- Assignment: The lines to reproduce run from the first one below to the line containing "standard.sh > own_synth.sh", both included. Reproduce them exactly and nothing else.

- Stored data entries:
┌──

This design comes from an exercise in tuning for small area on the open sky130 flow, not from production work. In this exercise RTL edits were held to simulation tests only and were not proved equivalent to the original. The flow treats the clock pin as an ideal source. Dropping or thinning the clock tree relies on that and would not hold on a real chip. Power is estimated from default activity; no workload was simulated.

## rev 12
## frequency_meter
module frequency_meter #(parameter INVERT_RST = 1, DEBOUNCE_THRESHOLD = 5000, SEGMENTOS = 7, BIT_SIZE = 20, FREQ = 1, DATA_IN_SIZE = 6)(
    input clk,                     
    input rst,                     
    input signal_in,               
    output [0:SEGMENTOS-1] un, dec, cen, un_millar, dec_millar, cen_millar
);
Settings: LEC_CHECK=0, CAP_MARGIN=0, CORE_MARGIN=2, CORE_UTILIZATION=70, SLEW_MARGIN=0, SYNTH_HIERARCHICAL=1; clock period 140.0 ns.
standard.sh (not shown) runs the stock make flow with config.mk's settings and CLKGATE_MAP_FILE= SYNTH_SCRIPT=/design/flow/synth_recipe.tcl, a recipe that flattens the netlist after the stock synthesis.
==> flow/flow/run.sh <==
#!/bin/bash
# Own layout flow: the standard ORFS flow (standard.sh) with changes that
# only cut cell area:
#  - synthesis is the standard flow's (synth_recipe.tcl) except that abc maps the logic
#    with an area script (abc_area.script) instead of ORFS's delay script,
#    and adder cells are extracted only in the top module (see synth.tcl);
#    the registers are the standard synthesis's;
#  - the port buffers use the smallest buffer cell (buf_1);
#  - before the post-placement repair, every logic cell is set to the
#    smallest drive strength of its kind (repair_design then fixes any slew or
#    capacitance violation this makes);
#  - clock tree synthesis adds no dummy loads, and its tree is then rebuilt
#    as one level of 4 buffers (clockmerge.tcl).
set -euo pipefail
cd "$(dirname "$0")/.."
work=$(pwd)
export BUFFER_PORTS_ARGS="-buffer_cell sky130_fd_sc_hd__buf_1"
export PRE_RESIZE_TCL=$work/flow/downsize.tcl
export POST_CTS_TCL=$work/flow/clockmerge.tcl
export CTS_ARGS="-sink_clustering_enable -repair_clock_nets -dont_use_dummy_load"
sed "s#SYNTH_SCRIPT=[^ ]*#SYNTH_SCRIPT=$work/flow/synth.tcl#" standard.sh > own_synth.sh
bash own_synth.sh synth > synth.log 2>&1
bash standard.sh > standard.log 2>&1
==> flow/flow/clockmerge.tcl <==
# Run after clock tree synthesis (POST_CTS_TCL). Rebuilds the clock tree CTS
# made as a single level of 4 buffers, each driving the clock pins of a
# quarter of the registers, grouped by position, and each driven straight from
# the clock port (4 cells on the port). Every register's clock goes through
# exactly one buffer of the same kind with about the same load, as balanced
# as CTS's tree, with fewer buffers. The new buffers start at their group's
# centre and detailed placement legalizes them.
set nleaf 4
set leafcell sky130_fd_sc_hd__buf_8
set block [ord::get_db_block]
set clkport_net [$block findNet clk]
# collect register clock pins and the clock buffers CTS made
set sinks {}
set bufs {}
foreach inst [$block getInsts] {
  set m [[$inst getMaster] getName]
  if { [string match "clkbuf_*" [$inst getName]] } { lappend bufs $inst; continue }
  set it [$inst findITerm CLK]
  if { $it ne "NULL" } { lappend sinks $it }
}
puts "clockmerge: [llength $sinks] clock pins, [llength $bufs] CTS buffers"
# split sinks recursively by the wider coordinate
proc split_groups { items n } {
  if { $n <= 1 } { return [list $items] }
  set xs {}; set ys {}
  foreach it $items { set b [[$it getInst] getBBox]; lappend xs [$b xMin]; lappend ys [$b yMin] }
  set dx [expr {[tcl::mathfunc::max {*}$xs] - [tcl::mathfunc::min {*}$xs]}]
  set dy [expr {[tcl::mathfunc::max {*}$ys] - [tcl::mathfunc::min {*}$ys]}]
  set keyed {}
  foreach it $items x $xs y $ys { lappend keyed [list [expr {$dx >= $dy ? $x : $y}] $it] }
  set sorted [lsort -integer -index 0 $keyed]
  set half [expr {[llength $sorted] / 2}]
  set a {}; set b {}
  set i 0
  foreach k $sorted { if { $i < $half } { lappend a [lindex $k 1] } else { lappend b [lindex $k 1] }; incr i }
  set n1 [expr {$n / 2}]
  return [concat [split_groups $a $n1] [split_groups $b [expr {$n - $n1}]]]
}
set groups [split_groups $sinks $nleaf]
# remove CTS buffers and their nets
foreach inst $bufs {
  foreach it [$inst getITerms] {
    set net [$it getNet]
    if { $net ne "NULL" && [$net getName] ne "clk" } { $it disconnect; if { [llength [$net getITerms]] == 0 && [llength [$net getBTerms]] == 0 } { odb::dbNet_destroy $net } } else { $it disconnect }
  }
  odb::dbInst_destroy $inst
}
set master [[ord::get_db] findMaster $leafcell]
set gi 0
foreach g $groups {
  set sx 0; set sy 0
  foreach it $g { set b [[$it getInst] getBBox]; incr sx [$b xMin]; incr sy [$b yMin] }
  set cx [expr {$sx / [llength $g]}]; set cy [expr {$sy / [llength $g]}]
  set buf [odb::dbInst_create $block $master "clkleaf_$gi"]
  set net [odb::dbNet_create $block "clknet_leaf_$gi"]
  $net setSigType CLOCK
  [$buf findITerm A] connect $clkport_net
  [$buf findITerm X] connect $net
  foreach it $g { set old [$it getNet]; $it disconnect; $it connect $net; if { $old ne "NULL" && [llength [$old getITerms]] == 0 && [llength [$old getBTerms]] == 0 } { odb::dbNet_destroy $old } }
  $buf setLocation $cx $cy
  $buf setPlacementStatus PLACED
  puts "clockmerge: leaf $gi drives [llength $g] clock pins"
  incr gi
}

detailed_placement
check_placement -verbose
Other scripts of this flow, unchanged in this note and not shown: flow/flow/abc_area.script, flow/flow/downsize.tcl, flow/flow/synth.tcl
> inputs changed (rev 12 -> rev 13)
diff --git a/flow/flow/clockmerge.tcl b/flow/flow/clockmerge.tcl
--- a/flow/flow/clockmerge.tcl
+++ b/flow/flow/clockmerge.tcl
@@ -8,3 +8,3 @@
 set nleaf 4
-set leafcell sky130_fd_sc_hd__buf_8
+set leafcell sky130_fd_sc_hd__buf_12
 set block [ord::get_db_block]
## What came out
As far as share of the cycle needed by the critical path after routing is concerned, rev 13 and rev 12 perform about the same. Re sequential share of power: rev 13 is 0.8 points down on rev 12. Comparing rev 13 and rev 12, the lower total chip power is on rev 12. Compared with rev 12, in rev 13 area growth from synthesis to layout rose 0.50 points, post-route minimum period fell 24 ps, sum of overflow across all layers after global routing about even, wire length of the first global-routing pass rose 100 µm. Wire: rev 13 routes more than rev 12. Via count of the first global-routing pass delta (rev 12 -> rev 13): insignificant. Rev 12 -> rev 13: final setup violation count flat.
In every run of this note, the design's own scripts or RTL, not TritonCTS, make the clock network.

---

## build 29
The RTL this note starts from:
==> flow/design.v <==
module frequency_meter #(parameter INVERT_RST = 1, DEBOUNCE_THRESHOLD = 5000, SEGMENTOS = 7, BIT_SIZE = 20, FREQ = 1, DATA_IN_SIZE = 6)(
    input clk,                     
    input rst,                     
    input signal_in,               
    output [0:SEGMENTOS-1] un, dec, cen, un_millar, dec_millar, cen_millar
);
    reg        prev_rst;
    reg        prev_sig;
    reg        first;              
    reg  [4:0] step;               
    reg [21:0] period;             
    reg [21:0] rem_n;              
    reg [22:0] work;               
    reg [22:0] shown;              
    wire clear = prev_rst & ~rst;            
    wire rise  = signal_in & ~prev_sig;      
    wire idle  = ~|step;
    wire last  = &step;
    localparam [31:0] DBITS = 32'h0087afa0;
    wire dbit = DBITS[step];
    wire [5:0] sc;
    wire [4:0] step_inc;
    assign sc[0] = ~idle | rise;
    genvar i;
    generate for (i = 0; i < 5; i = i + 1) begin : g_step
        assign step_inc[i] = step[i] ^ sc[i];
        assign sc[i+1]     = step[i] & sc[i];
    end endgenerate
    wire [22:0] pc;
    wire [21:0] period_inc;
    assign pc[0] = idle;
    generate for (i = 0; i < 22; i = i + 1) begin : g_period
        assign period_inc[i] = period[i] ^ pc[i];
        assign pc[i+1]       = period[i] & pc[i];
    end endgenerate
    wire [22:0] trial_n = {rem_n, ~dbit};
    wire [22:0] sum;
    wire [23:0] cy;
    assign cy[0] = 1'b0;
    generate for (i = 0; i < 23; i = i + 1) begin : g_sub
        wire pb = (i < 22) ? period[i] : 1'b0;
        assign sum[i]  = trial_n[i] ^ pb ^ cy[i];
        assign cy[i+1] = (trial_n[i] & pb) | (trial_n[i] & cy[i]) | (pb & cy[i]);
    end endgenerate
    wire qbit = ~cy[23] & ~idle;
    wire [22:0] adj;
    assign adj[22:20] = work[22:20];
    generate for (i = 0; i < 5; i = i + 1) begin : g_dabble
        wire [3:0] d = work[4*i+3:4*i];
        wire c = ~idle & (d[3] | (d[2] & (d[1] | d[0])));
        assign adj[4*i+3] = d[3] | c;
        assign adj[4*i+2] = d[2] ^ (c & (d[2] | d[0]));
        assign adj[4*i+1] = d[1] ^ (c & ~d[0]);
        assign adj[4*i]   = d[0] ^ c;
    end endgenerate
    always @(posedge clk) begin
        prev_rst <= rst;
        prev_sig <= signal_in;
        step     <= step_inc;
        period   <= last ? 22'd31 : period_inc;
        rem_n    <= qbit ? sum[21:0] : trial_n[21:0];
        work     <= {adj[21:0], qbit};
        if (clear || (last && !first))
            shown <= work;
        if (clear)
            first <= 1'b1;
        else if (last)
            first <= 1'b0;
    end
    decoder_7_seg SEG_CM (.decoder_in({1'b0, shown[22:20]}), .decoder_out(cen_millar));
    decoder_7_seg SEG_DM (.decoder_in(shown[19:16]), .decoder_out(dec_millar));
    decoder_7_seg SEG_UM (.decoder_in(shown[15:12]), .decoder_out(un_millar));
    decoder_7_seg SEG_C  (.decoder_in(shown[11:8]),  .decoder_out(cen));
    decoder_7_seg SEG_D  (.decoder_in(shown[7:4]),   .decoder_out(dec));
    decoder_7_seg SEG_U  (.decoder_in(shown[3:0]),   .decoder_out(un));
endmodule
module debouncer_one_shot #(parameter INVERT_LOGIC = 0, DEBOUNCE_THRESHOLD = 5000)(
    input clk, 
	 input signal,
    output signal_one_shot
);
wire debouncer_out;
debouncer #(.INVERT_LOGIC(INVERT_LOGIC), .DEBOUNCE_THRESHOLD(DEBOUNCE_THRESHOLD)) DEBOUNCER (
    .clk(clk),
    .debouncer_in(signal),
    .debouncer_out(debouncer_out)
);
one_shot ONE_SHOT(
    .clk(clk),
    .boton_a(debouncer_out),
    .signal_with_one_shot(signal_one_shot)
);
endmodule
module debouncer #(parameter DEBOUNCE_THRESHOLD = 5000, INVERT_LOGIC = 0)(
	input clk, 					 
		  debouncer_in,			 
	output reg debouncer_out	 
);
wire [ceillog2(DEBOUNCE_THRESHOLD) - 1: 0] counter_out;  
wire counter_match;						   
wire debouncer_in_processed;
assign debouncer_in_processed = (INVERT_LOGIC) ? ~debouncer_in : debouncer_in;  
counter_debouncer #(.STABILITY_TIME(DEBOUNCE_THRESHOLD)) CONTADOR_ESTABILIDAD(
	.clock(clk),
	.tick_count(counter_out),
	.stability_flag(counter_match)
);
always @(posedge clk)
begin
	if(counter_match)
		debouncer_out <= debouncer_in_processed; 	 
	else
		debouncer_out <= debouncer_out;  
end
function integer ceillog2;
	input integer data;
	integer i, result;
	begin
		for(i = 0; 2**i < data; i = i + 1)
			result = i + 1;
		ceillog2 = result;
	end
endfunction
endmodule
module counter_debouncer #(parameter STABILITY_TIME = 5000)(
	input clock,                                           
    output reg [calculate_bits(STABILITY_TIME)-1:0] tick_count,
    output reg stability_flag                              
);
always @(posedge clock)  
begin
    if(tick_count >= STABILITY_TIME - 1)  
    begin
        tick_count <= 0;        
        stability_flag <= 1;    
    end
    else
    begin
        tick_count <= tick_count + 1;  
        stability_flag <= 0;           
    end
end
function integer calculate_bits;
	input integer data;
	integer i, result;
	begin
		for(i = 0; 2**i < data; i = i + 1)
			result = i + 1;
		calculate_bits = result;
	end
endfunction
endmodule
module one_shot(
    input clk,                    
    input boton_a,                
    output reg signal_with_one_shot    
);
reg delay_boton_a;                
reg signal_clk;                   
always @(posedge clk) begin
    delay_boton_a <= boton_a;     
    signal_clk = delay_boton_a ^ 1'b1;  
    signal_with_one_shot = signal_clk & boton_a;  
end
endmodule
module signal_processor(
    input clock,                     
    input raw_signal,                
    output pos_pulse                 
);
    reg intermediate;
    reg clean_signal;
    reg data_prev;
    always @(posedge clock) begin
        intermediate <= raw_signal;    
        clean_signal <= intermediate;  
    end
    always @(posedge clock) begin
        data_prev <= clean_signal;
    end
    assign pos_pulse = clean_signal & ~data_prev;
endmodule
module frequency_measurement(
    input clock,                      
    input clear_all,                  
    input edge_detected,              
    output reg [19:0] freq_value      
);
    reg [23:0] time_counter;          
    reg [23:0] last_edge_time;        
    reg initial_edge;                 
    reg [23:0] time_measure;          
    always @(posedge clock) begin
        if (clear_all) begin
            time_counter <= 0;
            last_edge_time <= 0;
            time_measure <= 0;
            initial_edge <= 1;        
            freq_value <= 0;          
        end else begin
            time_counter <= time_counter + 1;
            if (edge_detected) begin
                if (initial_edge) begin
                    last_edge_time <= time_counter;
                    initial_edge <= 0;
                end else begin
                    time_measure <= time_counter - last_edge_time;
                    last_edge_time <= time_counter;
                    if (time_counter != last_edge_time)  
                        freq_value <= 50000000 / (time_counter - last_edge_time);
                end
            end
        end
    end
endmodule
module bcd_decoder #(parameter N = 10, SEG = 7)(
    input [N-1:0] switches,  
    output [0:SEG -1] display_unidades,  
    output [0:SEG -1] display_decenas, 
    output [0:SEG -1] display_centenas, 
    output [0:SEG -1] display_unidades_millar,
    output [0:SEG -1] display_decenas_millar,
    output [0:SEG -1] display_centenas_millar
);
wire [3:0] unidades;
wire [3:0] decenas;
wire [3:0] centenas; 
wire [3:0] unidades_millar; 
wire [3:0] decenas_millar;
wire [3:0] centenas_millar;
bin_a_dec #(.N(N)) DUT(
    .bin(switches),
	 .cm(centenas_millar),
	 .dm(decenas_millar),
    .um(unidades_millar),
    .cen(centenas),
    .dec(decenas),
    .un(unidades)
);
decoder_7_seg DISPLAY_UM (
    .decoder_in(unidades_millar),
    .decoder_out(display_unidades_millar)
);
decoder_7_seg DISPLAY_CEN (
    .decoder_in(centenas),
    .decoder_out(display_centenas)
);
decoder_7_seg DISPLAY_DEC ( 
    .decoder_in(decenas),
    .decoder_out(display_decenas)
);
decoder_7_seg DISPLAY_UN (
    .decoder_in(unidades),
    .decoder_out(display_unidades)
);
decoder_7_seg DISPALY_DM(
	 .decoder_in(decenas_millar),
    .decoder_out(display_decenas_millar)
);
decoder_7_seg DISPALY_CM(
	 .decoder_in(centenas_millar),
    .decoder_out(display_centenas_millar)
);
endmodule
module bin_a_dec #(parameter N = 17, SEG = 7)(
    input [N-1:0] bin,
    output reg [3:0] cm, dm, um, cen, dec, un
);
    always @(*) begin
        cm = (bin / 100000) % 10;
        dm = (bin / 10000) % 10;
        um = (bin / 1000) % 10;
        cen = (bin / 100) % 10;
        dec = (bin / 10) % 10;
        un = bin % 10;
    end
endmodule
module decoder_7_seg(
    input wire [3:0] decoder_in,      
    output wire [0:6] decoder_out     
);
    wire b3 = decoder_in[3], b2 = decoder_in[2], b1 = decoder_in[1], b0 = decoder_in[0];
    wire low1 = ~b3 & ~b2 & ~b1;       
    wire x    = b1 ^ b0;
    assign decoder_out[0] = low1 | (b2 & b1 & b0);
    assign decoder_out[1] = (~b2 & b1) | (b1 & b0) | (~b3 & ~b2 & b0);
    assign decoder_out[2] = b0 | (b2 & ~b1);
    assign decoder_out[3] = (b2 & ~x) | (low1 & b0);
    assign decoder_out[4] = ~b2 & b1 & ~b0;
    assign decoder_out[5] = b2 & x;
    assign decoder_out[6] = (b2 & ~b1 & ~b0) | (low1 & b0);
endmodule
clock: 140.0 ns
lec_check: 0
cap_margin: 20
core_margin: 2
core_utilization: 40
slew_margin: 20
==> flow/flow/run.sh <==
#!/bin/bash
# Standard layout, but the port buffers use the smallest buffer cell.
set -euo pipefail
export BUFFER_PORTS_ARGS="-buffer_cell sky130_fd_sc_hd__buf_1"
bash standard.sh > standard.log 2>&1
Build 29: flow completed, timing, DRC and antenna clean
The inputs of build 47 differ from those of build 29 as listed below.
==> flow/run.sh (new file) <==
#!/bin/bash
# synth_recipe.tcl (not shown) runs the flow's synth.tcl, then flattens the netlist and writes it again
# the make line also repeats each setting of config.mk as NAME=value (left out here)
make -C /OpenROAD-flow-scripts/flow DESIGN_CONFIG=/design/flow/config.mk WORK_HOME=/design/flow/orfs CLKGATE_MAP_FILE= SYNTH_SCRIPT=/design/flow/synth_recipe.tcl finish
removed: flow/flow/run.sh
removed: flow/standard.sh
Diff build 47 and build 29: design area higher in build 47. On clock insertion delay at the later pin of the skew report, build 47 and build 29 are basically level. The worst hold margin was comparable across build 47 and build 29. Build 47: register-to-register slack 0.04 ns below build 29. The total track usage was comparable across build 47 and build 29. Reported for build 47 and build 29, TritonCTS sink count turned out identical to the last digit. The proportion of total power due to net switching number comes out lower for build 29 vs build 47. The relative contribution of combinational cells to total power number comes out higher for build 47 vs build 29.
The inputs of build 63 differ from those of build 47 as listed below.
==> flow/flow/run.sh (new file) <==
#!/bin/bash
# Own layout flow: the standard ORFS flow (standard.sh) with three changes
# that only cut cell area:
#  - the port buffers use the smallest buffer cell (buf_1);
#  - before the post-placement repair, every logic cell is set to the
#    smallest drive strength of its kind (repair_design then fixes any slew or
#    capacitance violation this makes);
#  - clock tree synthesis adds no dummy loads.
set -euo pipefail
cd "$(dirname "$0")/.."
work=$(pwd)
export BUFFER_PORTS_ARGS="-buffer_cell sky130_fd_sc_hd__buf_1"
export PRE_RESIZE_TCL=$work/flow/downsize.tcl
export CTS_ARGS="-sink_clustering_enable -repair_clock_nets -dont_use_dummy_load"
bash standard.sh > standard.log 2>&1
==> flow/flow/downsize.tcl (new file) <==
# Set every logic cell to the smallest-area drive strength of its kind.
# Registers and port buffers are left as they are.
set n 0
set saved 0.0
foreach inst [get_cells *] {
  set master [get_property $inst ref_name]
  if { ![regexp {^(sky130_fd_sc_hd__[a-z0-9]+)_([0-9]+)$} $master -> base drive] } { continue }
  if { [regexp {df|dl|tap|fill|decap|conb|clk} $base] } { continue }
  set cur [get_lib_cells $master]
  set best $master
  set best_area [get_property $cur area]
  foreach lc [get_lib_cells ${base}_*] {
    set name [get_name $lc]
    if { ![regexp "^${base}_\[0-9\]+\$" $name] } { continue }
    if { [lsearch -exact $::env(DONT_USE_CELLS) $name] >= 0 } { continue }
    set a [get_property $lc area]
    if { $a < $best_area } { set best $name; set best_area $a }
  }
  if { $best ne $master } {
    set saved [expr { $saved + [get_property $cur area] - $best_area }]
    replace_cell $inst $best
    incr n
  }
}
puts "downsize: $n cells set to their smallest drive strength, [format %.1f $saved] um2 less"
==> flow/standard.sh (new file) <==
#!/bin/bash
# synth_recipe.tcl (not shown) runs the flow's synth.tcl, then flattens the netlist and writes it again
# the make line also repeats each setting of config.mk as NAME=value (left out here)
make -C /OpenROAD-flow-scripts/flow DESIGN_CONFIG=/design/flow/config.mk WORK_HOME=/design/flow/orfs CLKGATE_MAP_FILE= SYNTH_SCRIPT=/design/flow/synth_recipe.tcl "${@:-finish}"
removed: flow/run.sh
Findings:
- Between build 63 and build 47, the worst hold slack figures differ only marginally.
- When build 63 is set beside build 47, its final core utilization turns out to be 3.2 points smaller.
- Changes observed in build 63 relative to build 47: via count decreased 0.78%, minimum clock period after layout decreased 0.39 ns, share of cells above drive strength 1 decreased 1.6 points.

re-timing with driven ports:
The flow's constraints put no driver on any port. The routed layouts listed below were extracted and timed again, unchanged, in two steps.
Step 1 sets driving cells, clkbuf_16 on the clock port and buf_2 on the other inputs (assumed; they add their load-dependent delay and slew).
Step 2 moves the port delays by t, midway between the first and last clock arrival at a register: inputs arrive t later, outputs are due t later. That takes back most of the time a late clock gives input paths.
Three values: no drivers, after step 1, after step 2; two values: the first two.
run | t (ns) | setup slack, ns | hold WS [ns] | worst setup path at the end | worst data-port slew with drivers (ns)
rev 12 | 0.210 | 110.492 / 110.423 / 110.633 | 0.363 / 0.363 / 0.363 | register to output | 0.03
rev 13 | 0.205 | 110.516 / 110.437 / 110.642 | 0.358 / 0.358 / 0.358 | register to output | 0.03
build 29 | 0.371 | 110.454 / 110.423 / 110.795 | 0.355 / 0.355 / 0.355 | register to output | 0.05
build 47 | 0.378 | 110.059 / 110.030 / 110.408 | 0.356 / 0.356 / 0.356 | register to output | 0.04
build 63 | 0.365 | 110.453 / 110.422 / 110.788 | 0.355 / 0.355 / 0.355 | register to output | 0.05
After both steps every run listed still meets setup and hold.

└──

- Response area:
This design comes from an exercise in tuning for small area on the open sky130 flow, not from production work. In this exercise RTL edits were held to simulation tests only and were not proved equivalent to the original. The flow treats the clock pin as an ideal source. Dropping or thinning the clock tree relies on that and would not hold on a real chip. Power is estimated from default activity; no workload was simulated.

## rev 12
## frequency_meter
module frequency_meter #(parameter INVERT_RST = 1, DEBOUNCE_THRESHOLD = 5000, SEGMENTOS = 7, BIT_SIZE = 20, FREQ = 1, DATA_IN_SIZE = 6)(
    input clk,                     
    input rst,                     
    input signal_in,               
    output [0:SEGMENTOS-1] un, dec, cen, un_millar, dec_millar, cen_millar
);
Settings: LEC_CHECK=0, CAP_MARGIN=0, CORE_MARGIN=2, CORE_UTILIZATION=70, SLEW_MARGIN=0, SYNTH_HIERARCHICAL=1; clock period 140.0 ns.
standard.sh (not shown) runs the stock make flow with config.mk's settings and CLKGATE_MAP_FILE= SYNTH_SCRIPT=/design/flow/synth_recipe.tcl, a recipe that flattens the netlist after the stock synthesis.
==> flow/flow/run.sh <==
#!/bin/bash
# Own layout flow: the standard ORFS flow (standard.sh) with changes that
# only cut cell area:
#  - synthesis is the standard flow's (synth_recipe.tcl) except that abc maps the logic
#    with an area script (abc_area.script) instead of ORFS's delay script,
#    and adder cells are extracted only in the top module (see synth.tcl);
#    the registers are the standard synthesis's;
#  - the port buffers use the smallest buffer cell (buf_1);
#  - before the post-placement repair, every logic cell is set to the
#    smallest drive strength of its kind (repair_design then fixes any slew or
#    capacitance violation this makes);
#  - clock tree synthesis adds no dummy loads, and its tree is then rebuilt
#    as one level of 4 buffers (clockmerge.tcl).
set -euo pipefail
cd "$(dirname "$0")/.."
work=$(pwd)
export BUFFER_PORTS_ARGS="-buffer_cell sky130_fd_sc_hd__buf_1"
export PRE_RESIZE_TCL=$work/flow/downsize.tcl
export POST_CTS_TCL=$work/flow/clockmerge.tcl
export CTS_ARGS="-sink_clustering_enable -repair_clock_nets -dont_use_dummy_load"
sed "s#SYNTH_SCRIPT=[^ ]*#SYNTH_SCRIPT=$work/flow/synth.tcl#" standard.sh > own_synth.sh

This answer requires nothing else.